Everyone’s favorite text-to-image generator Dall-E has a new competitor from Meta: A video-to-text generator called Make-A-Video. The tool generates short, soundless video snippets based on the same type of text prompts you feed to Dall-E.
But Dall-E is child’s play compared to Make-A-Video, at least according to Mark Zuckerberg. The Meta CEO noted in a Facebook post, “It’s much harder to generate video than photos because beyond correctly generating each pixel, the system also has to predict how they’ll change over time.” Make-A-Video doesn’t have that problem because it “understand[s] motion in the physical world and apply it to traditional text-to-image generation.”

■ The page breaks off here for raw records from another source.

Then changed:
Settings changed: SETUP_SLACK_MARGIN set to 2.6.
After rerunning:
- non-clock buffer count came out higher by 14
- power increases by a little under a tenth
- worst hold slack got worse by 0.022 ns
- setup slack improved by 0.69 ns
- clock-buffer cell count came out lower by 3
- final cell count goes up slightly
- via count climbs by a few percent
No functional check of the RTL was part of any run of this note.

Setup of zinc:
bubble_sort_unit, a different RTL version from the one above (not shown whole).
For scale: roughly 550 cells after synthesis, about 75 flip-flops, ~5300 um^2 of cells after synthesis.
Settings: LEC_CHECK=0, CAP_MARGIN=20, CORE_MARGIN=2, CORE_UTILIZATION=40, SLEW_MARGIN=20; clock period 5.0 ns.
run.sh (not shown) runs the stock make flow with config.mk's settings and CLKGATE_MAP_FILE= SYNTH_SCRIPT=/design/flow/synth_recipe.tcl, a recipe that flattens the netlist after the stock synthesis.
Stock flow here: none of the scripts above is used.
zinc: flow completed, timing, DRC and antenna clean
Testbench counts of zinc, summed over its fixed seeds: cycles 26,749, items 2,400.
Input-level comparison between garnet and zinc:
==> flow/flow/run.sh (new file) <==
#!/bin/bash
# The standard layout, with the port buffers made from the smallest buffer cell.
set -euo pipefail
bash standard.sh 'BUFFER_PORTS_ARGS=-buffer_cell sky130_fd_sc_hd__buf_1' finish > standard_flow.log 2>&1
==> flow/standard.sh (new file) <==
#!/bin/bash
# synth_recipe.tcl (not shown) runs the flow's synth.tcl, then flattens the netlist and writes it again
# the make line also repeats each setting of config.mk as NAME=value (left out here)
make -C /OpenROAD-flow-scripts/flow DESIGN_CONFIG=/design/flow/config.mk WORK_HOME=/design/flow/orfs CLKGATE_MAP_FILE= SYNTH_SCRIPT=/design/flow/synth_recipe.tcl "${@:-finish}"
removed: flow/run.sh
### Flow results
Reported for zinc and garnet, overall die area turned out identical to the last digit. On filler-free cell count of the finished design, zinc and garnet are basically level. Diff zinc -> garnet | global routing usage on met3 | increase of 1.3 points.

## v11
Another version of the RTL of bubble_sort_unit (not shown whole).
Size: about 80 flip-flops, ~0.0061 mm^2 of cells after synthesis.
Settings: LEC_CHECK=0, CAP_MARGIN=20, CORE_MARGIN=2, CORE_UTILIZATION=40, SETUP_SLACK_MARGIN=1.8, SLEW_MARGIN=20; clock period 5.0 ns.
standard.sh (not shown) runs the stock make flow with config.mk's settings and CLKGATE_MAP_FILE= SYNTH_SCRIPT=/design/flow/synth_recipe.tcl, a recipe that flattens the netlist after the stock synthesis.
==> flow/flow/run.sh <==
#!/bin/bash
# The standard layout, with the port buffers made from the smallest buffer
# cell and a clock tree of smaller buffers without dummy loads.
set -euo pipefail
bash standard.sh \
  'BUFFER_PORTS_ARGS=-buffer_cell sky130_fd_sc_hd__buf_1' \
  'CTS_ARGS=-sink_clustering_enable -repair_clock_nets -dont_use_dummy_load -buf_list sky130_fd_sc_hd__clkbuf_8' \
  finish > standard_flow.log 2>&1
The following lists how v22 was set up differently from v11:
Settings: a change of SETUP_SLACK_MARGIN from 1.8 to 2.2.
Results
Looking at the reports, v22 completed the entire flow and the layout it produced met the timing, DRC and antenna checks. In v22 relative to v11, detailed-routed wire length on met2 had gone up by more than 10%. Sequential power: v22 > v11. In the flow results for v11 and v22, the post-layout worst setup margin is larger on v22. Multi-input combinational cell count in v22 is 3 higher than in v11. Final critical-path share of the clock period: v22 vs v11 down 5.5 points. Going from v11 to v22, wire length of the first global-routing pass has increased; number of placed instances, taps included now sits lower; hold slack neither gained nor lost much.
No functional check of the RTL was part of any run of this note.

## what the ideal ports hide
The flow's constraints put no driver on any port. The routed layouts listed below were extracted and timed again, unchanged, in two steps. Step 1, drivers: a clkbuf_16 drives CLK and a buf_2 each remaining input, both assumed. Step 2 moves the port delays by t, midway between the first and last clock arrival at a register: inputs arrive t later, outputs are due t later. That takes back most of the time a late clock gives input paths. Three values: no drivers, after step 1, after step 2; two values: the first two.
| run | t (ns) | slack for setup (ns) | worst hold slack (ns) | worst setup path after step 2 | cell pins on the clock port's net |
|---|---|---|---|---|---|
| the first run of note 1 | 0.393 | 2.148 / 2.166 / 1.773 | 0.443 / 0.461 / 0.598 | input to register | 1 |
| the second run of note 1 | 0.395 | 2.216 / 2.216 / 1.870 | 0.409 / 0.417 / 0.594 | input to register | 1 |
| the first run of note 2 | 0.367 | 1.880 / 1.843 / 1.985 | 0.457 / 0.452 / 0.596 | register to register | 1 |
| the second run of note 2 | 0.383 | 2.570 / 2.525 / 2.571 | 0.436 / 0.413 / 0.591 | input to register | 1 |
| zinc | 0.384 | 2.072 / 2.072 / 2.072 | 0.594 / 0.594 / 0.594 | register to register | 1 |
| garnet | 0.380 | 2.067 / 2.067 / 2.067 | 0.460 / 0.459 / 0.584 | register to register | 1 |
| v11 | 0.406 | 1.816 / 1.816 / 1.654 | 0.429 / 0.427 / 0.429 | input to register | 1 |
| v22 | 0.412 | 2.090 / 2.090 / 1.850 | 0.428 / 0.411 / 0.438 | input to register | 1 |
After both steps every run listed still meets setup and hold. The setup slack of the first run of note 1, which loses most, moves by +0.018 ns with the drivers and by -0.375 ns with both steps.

Another Make-A-Video feature is the ability to add motion to static images. Make-A-Video’s transformation of a static image of a woman doing a yoga pose, for example, has her leaning deeper into her stretch as a light flare shimmers on the lens. Other examples of the tool are available on its website, which notes that you can also show Make-A-Video an existing video and be presented with several new interpretations.
We’ll take all these examples with a grain of salt, since Make-A-Video isn’t yet available to the public, but it is a wild new potential development for artificial intelligence.
Meta has published a paper about the tool which you can read at this link. It details how it was trained, along with the technical limitations of the tool, which include its inability to generate clips longer than five seconds and deliver resolutions higher than 768 by 768 pixels at 16 frames per second. The Verge notes that the only text-to-video model available to the public, called CogVideo, is burdened by the same limitations.